On Monday, the social-media star took to Instagram and Twitter with a new campaign image for his namesake eye-shadow palettes and brush set sold at Morphe. In the photo, he's dressed like an elf, shrunken down in size, and positioned on a vanity next to an eye-shadow palette and setting-spray bottle.

"SISTER ON A SHELF," Charles wrote on Twitter. "One of my favorite photos EVEERRRRR hahahaha happy holidays babes!!"

While Charles has not yet responded to the photo-editing accusations, sources close to the YouTuber told Insider the images came from a standard promotional shoot.

Shortly after Charles shared the campaign image on Monday, he also shared some behind-the-scenes videos on Instagram. The clips were removed from his story after 24 hours, though some people have reposted them on Twitter.

Many people shared the clips enthusiastically, while others pointed out that Charles doesn't look exactly the same in both sets of images.

While some people on Twitter suggested that Charles used an editing app like Photoshop or Facetune to alter the image, others felt the YouTuber could be promoting unrealistic body standards.

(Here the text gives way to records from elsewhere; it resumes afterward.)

## src/rtl/shift_pkg.sv

```systemverilog
`default_nettype none
// ============================================================================
// Module      : shift_pkg
// Description : Shared constants and types for the bidirectional shift link.
//               The receiving shift register uses the same mode encodings.
// Revision    : 1.0 - initial release
// ============================================================================
package shift_pkg;

    // Receiver shift-mode control encodings
    localparam logic [1:0] MODE_HOLD = 2'b00;
    localparam logic [1:0] MODE_SHR  = 2'b01;   // LSB-first transmit
    localparam logic [1:0] MODE_SHL  = 2'b10;   // MSB-first transmit

    // Serializer control states
    typedef enum logic [0:0] {
        IDLE  = 1'b0,
        SHIFT = 1'b1
    } state_t;

    // Any mode other than shift-left is treated as shift-right (LSB-first)
    function automatic logic [1:0] norm_mode(input logic [1:0] mode);
        return (mode == MODE_SHL) ? MODE_SHL : MODE_SHR;
    endfunction

endpackage
`default_nettype wire

```

## src/rtl/serializer_hold_buf.sv

```systemverilog
`default_nettype none
// ============================================================================
// Module      : serializer_hold_buf
// Description : One-entry data+mode holding register with a full flag.
//               A load sets full; a take without a load clears it.
// Revision    : 1.0 - initial release
// ============================================================================
module serializer_hold_buf
    import shift_pkg::*;
#(
    parameter int WIDTH = 4
) (
    input  logic             clk,
    input  logic             rst_n,
    input  logic             load,
    input  logic             take,
    input  logic [WIDTH-1:0] load_data,
    input  logic [1:0]       load_mode,
    output logic [WIDTH-1:0] data,
    output logic [1:0]       mode,
    output logic             full
);

    // Capture an incoming word and track occupancy
    always_ff @(posedge clk or negedge rst_n) begin
        if (!rst_n) begin
            data <= '0;
            mode <= MODE_SHR;
            full <= 1'b0;
        end else begin
            if (load) begin
                data <= load_data;
                mode <= load_mode;
            end
            if (load) begin
                full <= 1'b1;
            end else if (take) begin
                full <= 1'b0;
            end
        end
    end

endmodule
`default_nettype wire

```

## src/rtl/bidir_shift_serializer.sv

```systemverilog
`default_nettype none
// ============================================================================
// Module      : bidir_shift_serializer
// Description : Parallel-in/serial-out transmitter feeding a bidirectional
//               shift register. Shifts each word LSB- or MSB-first and drives
//               the matching receiver shift-mode so the receiver ends up with
//               the word in its original bit order. A one-entry holding
//               buffer lets frames run back to back without a gap cycle.
// Revision    : 1.0 - initial release
// ============================================================================
module bidir_shift_serializer
    import shift_pkg::*;
#(
    parameter int WIDTH = 4
) (
    input  logic             clk,
    input  logic             rst_n,
    input  logic             in_valid,
    output logic             in_ready,
    input  logic [WIDTH-1:0] in_data,
    input  logic [1:0]       in_mode,
    input  logic             pause,
    output logic             sout,
    output logic [1:0]       rx_mode,
    output logic             frame_done,
    output logic             busy
);

    localparam int             CW     = (WIDTH > 1) ? $clog2(WIDTH) : 1;
    localparam logic [CW-1:0]  C_LAST = CW'(WIDTH - 1);

    state_t             r_state;
    state_t             w_state_nxt;
    logic [WIDTH-1:0]   r_sreg;
    logic [WIDTH-1:0]   w_sreg_nxt;
    logic               r_dir;          // 1 = MSB-first
    logic               w_dir_nxt;
    logic [CW-1:0]      r_cnt;
    logic [CW-1:0]      w_cnt_nxt;

    logic               w_accept;
    logic               w_active;
    logic               w_free;
    logic               w_buf_load;
    logic               w_buf_take;
    logic               w_buf_full;
    logic [WIDTH-1:0]   w_buf_data;
    logic [1:0]         w_buf_mode;

    assign in_ready   = !w_buf_full;
    assign w_accept   = in_valid && in_ready;
    assign w_active   = (r_state == SHIFT) && !pause;
    // The shifter can take a new word when idle or while finishing its last bit
    assign w_free     = (r_state == IDLE) || (w_active && (r_cnt == C_LAST));
    // A word only parks in the buffer when the shifter is still occupied
    assign w_buf_load = w_accept && !w_free;
    assign w_buf_take = w_free && w_buf_full;

    serializer_hold_buf #(
        .WIDTH (WIDTH)
    ) u_hold_buf (
        .clk       (clk),
        .rst_n     (rst_n),
        .load      (w_buf_load),
        .take      (w_buf_take),
        .load_data (in_data),
        .load_mode (norm_mode(in_mode)),
        .data      (w_buf_data),
        .mode      (w_buf_mode),
        .full      (w_buf_full)
    );

    // State, shifter, direction and bit-counter registers
    always_ff @(posedge clk or negedge rst_n) begin
        if (!rst_n) begin
            r_state <= IDLE;
            r_sreg  <= '0;
            r_dir   <= 1'b0;
            r_cnt   <= '0;
        end else begin
            r_state <= w_state_nxt;
            r_sreg  <= w_sreg_nxt;
            r_dir   <= w_dir_nxt;
            r_cnt   <= w_cnt_nxt;
        end
    end

    // Next-state, load/shift selection and serial-side outputs
    always_comb begin
        w_state_nxt = r_state;
        w_sreg_nxt  = r_sreg;
        w_dir_nxt   = r_dir;
        w_cnt_nxt   = r_cnt;
        sout        = 1'b0;
        rx_mode     = MODE_HOLD;
        frame_done  = 1'b0;
        busy        = (r_state == SHIFT);

        if (w_free) begin
            if (w_buf_full) begin
                // Buffered word has priority; the input is blocked anyway
                w_state_nxt = SHIFT;
                w_sreg_nxt  = w_buf_data;
                w_dir_nxt   = (w_buf_mode == MODE_SHL);
                w_cnt_nxt   = '0;
            end else if (w_accept) begin
                w_state_nxt = SHIFT;
                w_sreg_nxt  = in_data;
                w_dir_nxt   = (norm_mode(in_mode) == MODE_SHL);
                w_cnt_nxt   = '0;
            end else begin
                w_state_nxt = IDLE;
                w_cnt_nxt   = '0;
            end
        end else if (w_active) begin
            w_sreg_nxt = r_dir ? (r_sreg << 1) : (r_sreg >> 1);
            w_cnt_nxt  = r_cnt + CW'(1);
        end

        if (r_state == SHIFT) begin
            sout = r_dir ? r_sreg[WIDTH-1] : r_sreg[0];
        end
        if (w_active) begin
            rx_mode    = r_dir ? MODE_SHL : MODE_SHR;
            frame_done = (r_cnt == C_LAST);
        end
    end

endmodule
`default_nettype wire
```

On the r/BeautyGuruChatter subreddit, some people said Morphe should be held responsible if the photo was retouched, while others argue that influencers typically have a say in how they appear online. Redditor SophieKins wrote: "Working as a retoucher, influencers definitely give their preferences/directions and approval on their photos."

Though on Instagram there was some criticism of the photo, Charles mainly received an influx of supportive comments from his followers on the platform.

"This is iconic," one person wrote.

"Omg this is the cutest thing ever, I love the fit," another person commented.

In March, Charles admitted to editing "all" of his photos when a Twitter user asked if he had retouched an image of his eye makeup.

He also commented on his use of photo-editing tools in 2016 and 2017.

"The point of retouching is to enhance what's already there, NOT to edit on makeup," he wrote in April 2016. "You're not a MUA [makeup artist] if your fav product is photoshop," he added.

"I photoshop my pics just like literally every other social influencer," he wrote in a later tweet in June 2017. "Y'all are tired & can't swallow your pride to admit I'm real."

YouTuber Nikita Dragun, for example, frequently uses Facetune, and even made a video with Charles about their photo-editing skills.

YouTuber Tana Mongeau is also open about her use of photo-editing apps. In November, she even encouraged fans to alter photos of her in the style she likes.

"i feel like my instagram fan accounts started to notice i only repost facetuned pics and they all slowly started to facetune me like i facetune myself and it was just this unspoken thing in my fandom hahahahahahahahahahahaha Y'ALL GOT MY BACK," Mongeau wrote on Twitter.

Travel influencer Tupi Saravia, on the other hand, previously faced backlash when her followers realized she had edited the same batch of clouds onto many of her photos. She previously told Insider that she's open with her fans about how she edits her images, and was the first to "joke about the clouds following me around the world."

Representatives for Morphe did not immediately respond to Insider's request for comment.